Task details
Your answer should consist only of the lines below from the one with "depth (start not" through the one with "144 | 136 |", copied exactly.

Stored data
<file path="src/rtl/core_io_buffer.sv">
// Buffered bridge between the core's word-wide I/O port and a byte-serial UART datapath.
// RX bytes are packed into words and queued for core reads; core writes are queued and serialised.
module core_io_buffer #(
  parameter int DATA_WIDTH = 32,
  parameter int RX_DEPTH   = 16,
  parameter int TX_DEPTH   = 16,
  parameter int BIG_ENDIAN = 0
) (
  input  logic                          clk,
  input  logic                          rst,
  input  logic                          input_req,
  output logic [DATA_WIDTH-1:0]         input_data,
  output logic                          input_valid,
  input  logic [DATA_WIDTH-1:0]         output_data,
  input  logic                          output_valid,
  output logic                          io_stall,
  input  logic [7:0]                    rx_byte,
  input  logic                          rx_byte_valid,
  output logic [7:0]                    tx_byte,
  output logic                          tx_byte_valid,
  input  logic                          tx_byte_ready,
  output logic [$clog2(RX_DEPTH+1)-1:0] rx_count,
  output logic [$clog2(TX_DEPTH+1)-1:0] tx_count,
  output logic                          rx_overflow,
  output logic                          tx_overflow
);

  localparam int BYTES = DATA_WIDTH / 8;
  localparam int IDX_W = (BYTES > 1) ? $clog2(BYTES) : 1;
  localparam int RX_PW = $clog2(RX_DEPTH);
  localparam int TX_PW = $clog2(TX_DEPTH);
  localparam int RX_CW = $clog2(RX_DEPTH + 1);
  localparam int TX_CW = $clog2(TX_DEPTH + 1);
  localparam logic [IDX_W-1:0] LAST_IDX = IDX_W'(BYTES - 1);
  localparam logic [RX_CW-1:0] RX_FULL  = RX_CW'(RX_DEPTH);
  localparam logic [TX_CW-1:0] TX_FULL  = TX_CW'(TX_DEPTH);

  typedef enum logic [0:0] {RD_IDLE = 1'b0, RD_WAIT = 1'b1} rd_state_t;

  // Wire order index k maps to a bit lane, mirrored for big-endian words.
  function automatic int lane_pos(input logic [IDX_W-1:0] k);
    return (BIG_ENDIAN != 0) ? (BYTES - 1 - int'(k)) : int'(k);
  endfunction

  function automatic logic [7:0] lane_get(input logic [DATA_WIDTH-1:0] w, input logic [IDX_W-1:0] k);
    return w[8*lane_pos(k) +: 8];
  endfunction

  logic [DATA_WIDTH-1:0] rx_mem [RX_DEPTH];
  logic [DATA_WIDTH-1:0] tx_mem [TX_DEPTH];

  logic [RX_PW-1:0]      rx_wr_ptr_q, rx_wr_ptr_d, rx_rd_ptr_q, rx_rd_ptr_d;
  logic [RX_CW-1:0]      rx_count_q, rx_count_d;
  logic [DATA_WIDTH-1:0] rx_word_q, rx_word_d;
  logic [IDX_W-1:0]      rx_idx_q, rx_idx_d;
  logic                  rx_overflow_q, rx_overflow_d;
  rd_state_t             rd_state_q, rd_state_d;
  logic [DATA_WIDTH-1:0] input_data_q, input_data_d;
  logic                  input_valid_q, input_valid_d;
  logic                  io_stall_q, io_stall_d;

  logic [TX_PW-1:0]      tx_wr_ptr_q, tx_wr_ptr_d, tx_rd_ptr_q, tx_rd_ptr_d;
  logic [TX_CW-1:0]      tx_count_q, tx_count_d;
  logic [DATA_WIDTH-1:0] ser_word_q, ser_word_d;
  logic [IDX_W-1:0]      ser_idx_q, ser_idx_d;
  logic [7:0]            tx_byte_q, tx_byte_d;
  logic                  tx_valid_q, tx_valid_d;
  logic                  tx_overflow_q, tx_overflow_d;

  logic rx_done_s, rx_push_s, rx_pop_s, tx_push_s, tx_pop_s, tx_xfer_s;

  // RX packing, read FSM and RX FIFO bookkeeping.
  always_comb begin
    rx_word_d     = rx_word_q;
    rx_idx_d      = rx_idx_q;
    rd_state_d    = rd_state_q;
    rx_pop_s      = 1'b0;
    rx_done_s     = 1'b0;
    if (rx_byte_valid) begin
      rx_word_d[8*lane_pos(rx_idx_q) +: 8] = rx_byte;
      if (rx_idx_q == LAST_IDX) begin
        rx_done_s = 1'b1;
        rx_idx_d  = IDX_W'(0);
      end else begin
        rx_idx_d  = rx_idx_q + IDX_W'(1);
      end
    end else begin
      rx_idx_d = rx_idx_q;
    end

    case (rd_state_q)
      RD_IDLE: begin
        if (input_req) begin
          if (rx_count_q != RX_CW'(0)) begin
            rx_pop_s = 1'b1;
          end else begin
            rd_state_d = RD_WAIT;
          end
        end else begin
          rd_state_d = RD_IDLE;
        end
      end
      RD_WAIT: begin
        if (rx_count_q != RX_CW'(0)) begin
          rx_pop_s   = 1'b1;
          rd_state_d = RD_IDLE;
        end else begin
          rd_state_d = RD_WAIT;
        end
      end
      default: rd_state_d = RD_IDLE;
    endcase

    // A full FIFO still accepts the word if a pop frees a slot at the same edge.
    rx_push_s     = rx_done_s && ((rx_count_q != RX_FULL) || rx_pop_s);
    rx_overflow_d = rx_overflow_q || (rx_done_s && !rx_push_s);
    rx_wr_ptr_d   = rx_push_s ? rx_wr_ptr_q + RX_PW'(1) : rx_wr_ptr_q;
    rx_rd_ptr_d   = rx_pop_s ? rx_rd_ptr_q + RX_PW'(1) : rx_rd_ptr_q;
    case ({rx_push_s, rx_pop_s})
      2'b10:   rx_count_d = rx_count_q + RX_CW'(1);
      2'b01:   rx_count_d = rx_count_q - RX_CW'(1);
      default: rx_count_d = rx_count_q;
    endcase
    input_valid_d = rx_pop_s;
    input_data_d  = rx_pop_s ? rx_mem[rx_rd_ptr_q] : input_data_q;
  end

  // TX FIFO and byte serialiser.
  always_comb begin
    ser_word_d = ser_word_q;
    ser_idx_d  = ser_idx_q;
    tx_byte_d  = tx_byte_q;
    tx_valid_d = tx_valid_q;
    tx_xfer_s  = tx_valid_q && tx_byte_ready;
    tx_pop_s   = (tx_count_q != TX_CW'(0)) &&
                 (!tx_valid_q || (tx_xfer_s && (ser_idx_q == LAST_IDX)));
    if (tx_pop_s) begin
      ser_word_d = tx_mem[tx_rd_ptr_q];
      ser_idx_d  = IDX_W'(0);
      tx_byte_d  = lane_get(tx_mem[tx_rd_ptr_q], IDX_W'(0));
      tx_valid_d = 1'b1;
    end else if (tx_xfer_s) begin
      if (ser_idx_q == LAST_IDX) begin
        tx_valid_d = 1'b0;
      end else begin
        ser_idx_d  = ser_idx_q + IDX_W'(1);
        tx_byte_d  = lane_get(ser_word_q, ser_idx_q + IDX_W'(1));
      end
    end else begin
      tx_valid_d = tx_valid_q;
    end

    tx_push_s     = output_valid && ((tx_count_q != TX_FULL) || tx_pop_s);
    tx_overflow_d = tx_overflow_q || (output_valid && !tx_push_s);
    tx_wr_ptr_d   = tx_push_s ? tx_wr_ptr_q + TX_PW'(1) : tx_wr_ptr_q;
    tx_rd_ptr_d   = tx_pop_s ? tx_rd_ptr_q + TX_PW'(1) : tx_rd_ptr_q;
    case ({tx_push_s, tx_pop_s})
      2'b10:   tx_count_d = tx_count_q + TX_CW'(1);
      2'b01:   tx_count_d = tx_count_q - TX_CW'(1);
      default: tx_count_d = tx_count_q;
    endcase
    io_stall_d = (rd_state_d == RD_WAIT) || (tx_count_d == TX_FULL);
  end

  // FIFO storage; stale contents are harmless because occupancy is reset.
  always_ff @(posedge clk) begin
    if (rx_push_s) rx_mem[rx_wr_ptr_q] <= rx_word_d;
    if (tx_push_s) tx_mem[tx_wr_ptr_q] <= output_data;
  end

  // State and output registers.
  always_ff @(posedge clk) begin
    if (rst) begin
      rx_wr_ptr_q   <= '0;
      rx_rd_ptr_q   <= '0;
      rx_count_q    <= '0;
      rx_word_q     <= '0;
      rx_idx_q      <= '0;
      rx_overflow_q <= 1'b0;
      rd_state_q    <= RD_IDLE;
      input_data_q  <= '0;
      input_valid_q <= 1'b0;
      io_stall_q    <= 1'b0;
      tx_wr_ptr_q   <= '0;
      tx_rd_ptr_q   <= '0;
      tx_count_q    <= '0;
      ser_word_q    <= '0;
      ser_idx_q     <= '0;
      tx_byte_q     <= 8'h00;
      tx_valid_q    <= 1'b0;
      tx_overflow_q <= 1'b0;
    end else begin
      rx_wr_ptr_q   <= rx_wr_ptr_d;
      rx_rd_ptr_q   <= rx_rd_ptr_d;
      rx_count_q    <= rx_count_d;
      rx_word_q     <= rx_word_d;
      rx_idx_q      <= rx_idx_d;
      rx_overflow_q <= rx_overflow_d;
      rd_state_q    <= rd_state_d;
      input_data_q  <= input_data_d;
      input_valid_q <= input_valid_d;
      io_stall_q    <= io_stall_d;
      tx_wr_ptr_q   <= tx_wr_ptr_d;
      tx_rd_ptr_q   <= tx_rd_ptr_d;
      tx_count_q    <= tx_count_d;
      ser_word_q    <= ser_word_d;
      ser_idx_q     <= ser_idx_d;
      tx_byte_q     <= tx_byte_d;
      tx_valid_q    <= tx_valid_d;
      tx_overflow_q <= tx_overflow_d;
    end
  end

  assign input_data    = input_data_q;
  assign input_valid   = input_valid_q;
  assign io_stall      = io_stall_q;
  assign tx_byte       = tx_byte_q;
  assign tx_byte_valid = tx_valid_q;
  assign rx_count      = rx_count_q;
  assign tx_count      = tx_count_q;
  assign rx_overflow   = rx_overflow_q;
  assign tx_overflow   = tx_overflow_q;

endmodule

</file>
<file path="config.mk">
export PLATFORM = sky130hd
export DESIGN_NAME = core_io_buffer
export DESIGN_NICKNAME = d
export VERILOG_FILES = /design/src/rtl/core_io_buffer.sv
export SDC_FILE = /design/constraint.sdc
export NUM_CORES = 1
export LEC_CHECK = 0
export CAP_MARGIN = 30
export CORE_MARGIN = 3
export CORE_UTILIZATION = 55
export CTS_CLUSTER_DIAMETER = 120
export DETAILED_ROUTE_END_ITERATION = 12
export GPL_ROUTABILITY_DRIVEN = 0
export PLACE_DENSITY = 0.78
export SYNTH_ARGS = -nofsm -noshare
export SYNTH_HDL_FRONTEND = slang
export SYNTH_SLANG_ARGS = --single-unit
</file>
<file path="constraint.sdc">
create_clock -name clk -period 8.4 [get_ports clk]
set_input_delay 1.68 -clock clk [delete_from_list [all_inputs] [get_ports clk]]
set_output_delay 1.68 -clock clk [all_outputs]
set_load 0.05 [all_outputs]
</file>
==> impl_metrics.yaml, run 1 <==
status:
  status: "complete, no violations"
placement:
  dpl.cell_count: 3140
  io_buffers: 100
  dpl_cell_area_sq_mm: 0.04696
  post-place-ws_ps: 3132
  post-dp-hpwl_mm: 54.91
finish:
  areaGrowthSynthToFinish_pct: 14.81
  seqCellArea_sq_mm: 0.03365
  final_nets: 2277
  multiInputGateArea_sq_mm: 0.01040
  fill_cells: 5017
  instances_no_fill: 3353
  fin_area_sq_mm: 0.05094
  drive_above_1_share: 0.2618
  antenna_cells: 0
critical_path:
  cp.arrival_ps: 4890
  crit_path_end_kind: "flop"
  path_class: "in2reg"
  critPathMaxFanout: 27
  critPathLaunchType: "input pin"
  crit_required_ps: 8710
yosys:
  synth_edf_count: 1024
  synth_warnings: 0
  ys.flop_type: "edfxtp_1"
  synthDistinctLibCells: 43
  async_reset_ff_frac: 0
  syn-num-nets: 2120
  netlist_instances: 2049
  ys_ff_latch: 1168
  avgSynthCellArea_sq_um: 21.65
  syn_area_sq_mm: 0.04437
  synth_seq_area_share: 0.7581
hold_path:
  hold_path.class: "reg2reg"
power:
  vdd_drop_max_uv: 260.2
  powerDensity_mw_per_mm2: 289.5
  p_leak_nw: 15.75
sta:
  setup_viol: 0
  fin_skew_ps: 43.98
  setup_tns_ps: 0
  hold_viol_final: 0
  layout_min_cycle_time_ps: 4576
  finalHoldWorstSlack_ps: 455.6
  finalCritPeriodShare: 0.5448
  relSlewSlack: 0.3292
  rsz0062_at_grt: "no"
  drv_slew: 0
  finalWorstSetupSlack_ps: 3824
  fmaxAchievable_ghz: 0.2185
  tightestPinTransition_ps: 1004
global_routing:
  grt_antenna_before_repair: 6
  grt_pass1_vias: 22580
  grt_pass1_wl_mm: 148.2
  grt_overflow_total: 0
  grt_util_met1: 0.3037
  grt_usage: 0.2361
  grtUsageMet3: 0.04822
  met2_usage: 0.4014
  top_usage_layer: "met2"
  grt_max_degree: 70
clock_tree:
  clock_latency_ps: 700
  numCtsBuffers: 110
  cts_root_buf: "clkbuf_16"
  post_cts_buffers: 0
  worst_setup_hold_path_clk_slew_ps: 60
  ctsResizeCount: 0
  htreeDepth: 3
  cts_tree: "done"
  cts_max_path_buffers: 3
  holdBufCountCts: 0
  cts_sinks: 1168
drt:
  dr.first_iter.drc_count: 2413
  routed_via_density: 6.353
  ant_nets: 0
  num_vias: 21300
  drc: 0
  wl_per_cell_um: 29.36
  routed_wl_mm: 98.44
  dr.pass1.iters: 6
floorplanning:
  die_w_um: 290.0
  initial_core_util: 0.5589
  die_area_sq_mm: 0.08411
  die_h_um: 290.0
  core_sq_mm: 0.07939
  rows: 103
  pin_count: 101
run:
  drv_cap: 0
-- layout make-up --
| cell class | instances | share of cell area |
|---|---|---|
| Timing Repair Buffer | 155 | 0.03213 |
| Tap cell | 1050 | 0.02579 |
| Inverter | 11 | 0.0008106 |
| Multi-Input combinational cell | 760 | 0.2041 |
| Clock inverter | 79 | 0.02093 |
| Clock buffer | 130 | 0.05551 |
| Sequential cell | 1168 | 0.6607 |
-- synthesized netlist by cell type (11+ instances only) --
master / number / area, sq um
a21oi_1: 55 / 275.3
a22o_1: 64 / 560.5
buf_1: 11 / 41.29
buf_2: 24 / 120.1
buf_6: 11 / 123.9
clkbuf_1: 63 / 236.5
dfxtp_1: 144 / 2883
edfxtp_1: 1024 / 30750
ha_1: 23 / 287.8
inv_1: 11 / 41.29
mux2i_1: 11 / 110.1
mux4_2: 322 / 7252
nand2_1: 96 / 360.4
nor2_1: 61 / 229.0
nor2b_1: 32 / 200.2
nor3_1: 11 / 55.05
xor2_1: 12 / 105.1
-- worst paths after layout --
path                                       end  depth (start not counted)  slack, ps           start
worst max-delay path             rx_mem[2][19]                          6       3820   rx_byte_valid
worst min-delay path            ser_word_q[18]                          2        460  ser_word_q[18]
worst max register to register   tx_mem[3][21]                          6       4410    ser_idx_q[0]
worst min register to register  ser_word_q[18]                          2        460  ser_word_q[18]
-- worst max-delay path: stages --
cell and delay [ps]:
clkdlybuf4s50_1 750, nand2_1 230, a31oi_1 700, nand2_1 430, nor3_2 570, buf_4 510
-- per-layer routing --
layer | vias up | routed length, um | share of wire
met3 | 225 | 7083 | 0.072
met4 | 12 | 3648 | 0.037
li1 | 8821 | - | -
met1 | 11190 | 35840 | 0.36
met5 | - | 70 | 0.00071
met2 | 1055 | 51800 | 0.53
-- layout by cell type (no fill, tap or decap), types with 8 or more instances in the layout --
| master | Yosys | final |
|---|---|---|
| nand2_1 | 96 | 96 |
| clkbuf_1 | 63 | 20 |
| clkinv_1 | 0 | 21 |
| inv_1 | 11 | 11 |
| buf_4 | 0 | 41 |
| clkdlybuf4s50_1 | 0 | 99 |
| ha_1 | 23 | 23 |
| nor2_1 | 61 | 36 |
| xor2_1 | 12 | 12 |
| nor3_2 | 0 | 8 |
| a21oi_1 | 55 | 54 |
| edfxtp_1 | 1024 | 1024 |
| clkbuf_16 | 0 | 110 |
| mux4_2 | 322 | 322 |
| clkinv_2 | 0 | 19 |
| mux2_2 | 9 | 9 |
| nor2_4 | 0 | 25 |
| a22o_1 | 64 | 64 |
| bufinv_16 | 0 | 21 |
| dfxtp_1 | 144 | 136 |
| mux2i_1 | 11 | 11 |
| nor2b_1 | 32 | 32 |
-- registers in the layout, indices dropped and copies added (netlist names), 2 cells and up, named ones only --
register and cells:
rx_count 5, rx_idx_q 2, ser_word_q 32, ser_idx_q 2
rx_wr_ptr_q 4, input_data 32, tx_wr_ptr_q 4, rx_rd_ptr_q 4
rx_mem 512, tx_byte 8, tx_rd_ptr_q 4, tx_count 5
tx_mem 512, rx_word_q 32
-- stage by stage --
step,power (mW),util
3_3_place_gp,9.456,0.5882
2_1_floorplan,8.760,-
4_1_cts,14.81,0.6406
6_report,14.75,0.6416
3_5_place_dp,9.547,0.5916
5_1_grt,15.25,0.6416
-- kinds of logic after synthesis --
kind of cell    Yosys count  share of synthesized area
buf+inv                 121                    0.01314
xor+xnor                 19                   0.003751
compound gates          139                    0.02217
simple gates            229                    0.02369
fa+ha+maj                25                   0.007389
mux                     348                     0.1718
flops                  1168                     0.7581
-- power breakdown --
part | internal [mW] | leakage (nW) | switching, mW
logic | 1.19 | 3.51 | 1.51
registers | 6.54 | 10.4 | 0.233
clock network | 3.08 | 1.87 | 2.19
No activity file was read; power rests on OpenSTA's default activity.
==> run 2, diff against run 1 <==
- clock period: 8.4 -> 4.5 ns (I/O delays scaled with it)
==> impl_metrics.yaml, run 2 (synthesis results as in run 1) <==
sta:
  layout_min_cycle_time_ps: 3642
  rsz0062_at_grt: "no"
  setup_tns_ps: 0
  fin_skew_ps: 91.06
  drv_slew: 0
  relSlewSlack: 0.2781
  finalCritPeriodShare: 0.8094
  hold_viol_final: 0
  setup_viol: 0
  fmaxAchievable_ghz: 0.2746
  finalHoldWorstSlack_ps: 456.1
  tightestPinTransition_ps: 1080
clock_tree:
  cts_max_path_buffers: 3
  cts_tree: "done"
  ctsResizeCount: 0
  clock_latency_ps: 710
  post_cts_buffers: 0
  htreeDepth: 3
  holdBufCountCts: 0
  cts_sinks: 1168
  worst_setup_hold_path_clk_slew_ps: 60
  cts_root_buf: "clkbuf_16"
  numCtsBuffers: 110
critical_path:
  crit_required_ps: 4830
  path_class: "reg2reg"
  cp_slowest_cell: "a31oi_1"
  critPathMaxFanout: 25
  crit_path_end_kind: "flop"
  worst-path-buf-inv: 1
  critPathLaunchType: "flop"
  worstPathCellList: "ha_1, a21boi_1, a31oi_1, nand2_1, nor3_4, buf_12"
  max_stage_delay_ps: 750
  path_delay_family: "simple AND/OR/NAND/NOR gates"
  cp.arrival_ps: 3980
drt:
  wl_per_cell_um: 30.31
  routed_via_density: 6.392
  drc: 0
  dr.pass1.iters: 5
  dr.first_iter.drc_count: 2623
  routed_wl_mm: 101.8
  ant_nets: 0
  num_vias: 21480
global_routing:
  grt_pass1_vias: 22220
  grt_pass1_wl_mm: 152.3
  grt_antenna_before_repair: 4
  grt_overflow_total: 0
  grt_max_degree: 82
  grt_usage: 0.2446
floorplanning:
  pin_count: 101
  core_sq_mm: 0.07939
  die_area_sq_mm: 0.08411
  die_w_um: 290.0
  die_h_um: 290.0
  initial_core_util: 0.5589
  rows: 103
status:
  status: "complete, no violations"
finish:
  areaGrowthSynthToFinish_pct: 14.90
  reg.largest.list: "rx_mem (512), tx_mem (512)"
  final_cell_mix: "edfxtp_1 (1024), mux4_2 (322), dfxtp_1 (136)"
  final_common_cell: "edfxtp_1"
  drive_above_1_share: 0.2647
  final_nets: 2285
  fill_cells: 5006
hold_path:
  hold_path.class: "reg2reg"
placement:
  io_buffers: 100
  post-dp-hpwl_mm: 56.80
power:
  p_leak_nw: 15.75
  powerDensity_mw_per_mm2: 541.2
  vdd_drop_max_uv: 397.0
run:
  drv_cap: 0
run 2: worst min-delay path, stage by stage (launching register included):
cell and delay, ps:
dfxtp_1 310, nand2_1 50, a21oi_1 50
run 2: stage by stage:
step,utilization,cells,setup slack (ps),total power [mW],cell area [sq um]
after floorplan,-,2049,3.474,16.38,44390
after global placement,0.5926,3150,490.6,17.85,47040
after detailed placement,0.5932,3152,408.3,18.04,47090
after CTS,0.6420,3358,840.0,27.77,50970
after global routing,0.6420,3358,632.6,28.49,50970
final,0.6421,3360,857.8,27.59,50970
run 2: path summary, 6_finish.rpt:
check	from	endpoint	slack, ps	cells after the start
setup reg to reg	ser_idx_q[0]	tx_mem[0][19]	860	6
setup / recovery	ser_idx_q[0]	tx_mem[0][19]	860	6
hold reg to reg	ser_word_q[2]	ser_word_q[2]	460	2
hold / removal	ser_word_q[2]	ser_word_q[2]	460	2
run 2: final cells by class:
| class | instances | area, sq um | area share |
|---|---|---|---|
| antenna | 2 | 5.005 | 0.00009818 |
| clock buffer | 139 | 2913 | 0.05714 |
| clock inverter | 67 | 964.7 | 0.01892 |
| inverter | 11 | 41.29 | 0.0008100 |
| multi-input combinational | 760 | 10430 | 0.2046 |
| sequential | 1168 | 33650 | 0.6602 |
| tap | 1050 | 1314 | 0.02577 |
| timing repair buffer | 163 | 1654 | 0.03245 |
run 2: per-layer routing:
layer  global-route usage  vias up  wire [um]
met1               0.3278    11340      37470
met4              0.06295        0       2476
met2               0.4185     1122      53280
met5                    0        -          0
li1                     -     8834          -
met3              0.04638      179       8608
run 2: where the power goes:
| part | internal, mW | switching (mW) | leakage (nW) |
|---|---|---|---|
| Clock | 5.72 | 4.03 | 1.87 |
| Combinational | 2.26 | 2.88 | 3.55 |
| Sequential | 12.2 | 0.483 | 10.3 |
| Total | 20.2 | 7.39 | 15.7 |
==> run 3, diff against run 2 <==
- PLACE_DENSITY: 0.78 -> 0.81
- clock period: 4.5 -> 3.2 ns (I/O delays scaled with it)
==> impl_metrics.yaml, run 3 (synthesis results as in run 1) <==
critical_path:
  worst-path-buf-inv: 1
  cp.arrival_ps: 2080
  r2r-end: "rx_mem[3][13]"
  rrSetupSlack_ps: 510
  crit_path_start: "tx_count[4]"
  crit_cells: 1
  crit_required_ps: 2560
  worstPathCellList: "clkdlybuf4s50_1"
  critPathLaunchType: "flop"
  cp-endpoint: "tx_count[4]"
  reg2reg_from: "rx_idx_q[1]"
  rr_worst_depth: 8
  critPathMaxFanout: 7
  path_delay_family: "buffers and inverters"
  path_class: "reg2out"
  max_stage_delay_ps: 880
  crit_path_end_kind: "output port"
  cp_slowest_cell: "clkdlybuf4s50_1"
drt:
  num_vias: 22220
  routed_via_density: 6.451
  wl_per_cell_um: 30.51
  dr.pass1.iters: 6
  dr.first_iter.drc_count: 2481
  drc: 0
  ant_nets: 0
  routed_wl_mm: 105.1
sta:
  hold_viol_final: 0
  setup_viol: 0
  finalCritPeriodShare: 0.8501
  rsz0062_at_grt: "no"
  fin_skew_ps: 64.18
  finalHoldWorstSlack_ps: 425.9
  layout_min_cycle_time_ps: 2720
  tightestPinTransition_ps: 1008
  drv_slew: 0
  relSlewSlack: 0.3283
  fmaxAchievable_ghz: 0.3676
global_routing:
  grt_antenna_before_repair: 5
  grt_pass1_wl_mm: 156.8
  grt_pass1_vias: 23180
  grt_max_degree: 56
  grt_overflow_total: 0
  grt_usage: 0.2518
finish:
  final_nets: 2368
  final_cell_mix: "edfxtp_1 (1024), mux4_2 (322), dfxtp_1 (136)"
  fill_cells: 4883
  final_common_cell: "edfxtp_1"
  reg.largest.list: "rx_mem (512), tx_mem (512)"
  drive_above_1_share: 0.2834
  areaGrowthSynthToFinish_pct: 16.90
  seqCellArea_sq_mm: 0.03365
  instances_no_fill: 3444
  fin_area_sq_mm: 0.05186
  multiInputGateArea_sq_mm: 0.01045
hold_path:
  hold_path.class: "in2reg"
floorplanning:
  pin_count: 101
  rows: 103
  initial_core_util: 0.5589
  die_h_um: 290.0
  die_w_um: 290.0
  core_sq_mm: 0.07939
  die_area_sq_mm: 0.08411
placement:
  io_buffers: 100
  dpl_cell_area_sq_mm: 0.04823
  dpl.cell_count: 3234
  post-dp-hpwl_mm: 59.45
clock_tree:
  holdBufCountCts: 0
  ctsResizeCount: 0
  cts_root_buf: "clkbuf_16"
  post_cts_buffers: 0
  cts_sinks: 1168
  clock_latency_ps: 710
  cts_max_path_buffers: 3
  worst_setup_hold_path_clk_slew_ps: 60
  htreeDepth: 3
  numCtsBuffers: 111
  cts_tree: "done"
run:
  drv_cap: 0
power:
  p_leak_nw: 16.14
  vdd_drop_max_uv: 572.0
  powerDensity_mw_per_mm2: 735.1
status:
  status: "complete, no violations"
run 3: changes by cell type in the layout (fill, tap and decap cells not counted), moves of 3 or more:
cell,previous run,this run
clkbuf_1,25,30
buf_4,50,91
clkinv_1,13,25
nor3_4,5,8
nor3_2,3,0
clkinv_2,22,15
buf_12,13,55
bufinv_16,19,9
run 3: report_power, final:
part | total (mW) | internal (mW) | switching, mW | leakage [nW]
clock network | 13.0 | 7.29 | 5.73 | 1.74
logic | 7.36 | 3.31 | 4.05 | 4.07
registers | 17.7 | 17.2 | 0.568 | 10.3
run 3: cell type report:
| type | instances | area share |
|---|---|---|
| Clock inverter | 63 | 0.01291 |
| Multi-Input combinational cell | 760 | 0.2014 |
| Timing Repair Buffer | 245 | 0.05351 |
| Tap cell | 1050 | 0.02533 |
| Antenna cell | 2 | 0.00009650 |
| Sequential cell | 1168 | 0.6489 |
| Clock buffer | 145 | 0.05701 |
| Inverter | 11 | 0.0007961 |
run 3: layer usage:
metal | vias up | GRT usage | part of all wire
met5 | - | 0 | 0.00027
met4 | 4 | 0.09098 | 0.035
met3 | 215 | 0.04118 | 0.072
met2 | 1144 | 0.4407 | 0.54
met1 | 11860 | 0.3210 | 0.36
li1 | 8995 | - | -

Task response
path                                       end  depth (start not counted)  slack, ps           start
worst max-delay path             rx_mem[2][19]                          6       3820   rx_byte_valid
worst min-delay path            ser_word_q[18]                          2        460  ser_word_q[18]
worst max register to register   tx_mem[3][21]                          6       4410    ser_idx_q[0]
worst min register to register  ser_word_q[18]                          2        460  ser_word_q[18]
-- worst max-delay path: stages --
cell and delay [ps]:
clkdlybuf4s50_1 750, nand2_1 230, a31oi_1 700, nand2_1 430, nor3_2 570, buf_4 510
-- per-layer routing --
layer | vias up | routed length, um | share of wire
met3 | 225 | 7083 | 0.072
met4 | 12 | 3648 | 0.037
li1 | 8821 | - | -
met1 | 11190 | 35840 | 0.36
met5 | - | 70 | 0.00071
met2 | 1055 | 51800 | 0.53
-- layout by cell type (no fill, tap or decap), types with 8 or more instances in the layout --
| master | Yosys | final |
|---|---|---|
| nand2_1 | 96 | 96 |
| clkbuf_1 | 63 | 20 |
| clkinv_1 | 0 | 21 |
| inv_1 | 11 | 11 |
| buf_4 | 0 | 41 |
| clkdlybuf4s50_1 | 0 | 99 |
| ha_1 | 23 | 23 |
| nor2_1 | 61 | 36 |
| xor2_1 | 12 | 12 |
| nor3_2 | 0 | 8 |
| a21oi_1 | 55 | 54 |
| edfxtp_1 | 1024 | 1024 |
| clkbuf_16 | 0 | 110 |
| mux4_2 | 322 | 322 |
| clkinv_2 | 0 | 19 |
| mux2_2 | 9 | 9 |
| nor2_4 | 0 | 25 |
| a22o_1 | 64 | 64 |
| bufinv_16 | 0 | 21 |
| dfxtp_1 | 144 | 136 |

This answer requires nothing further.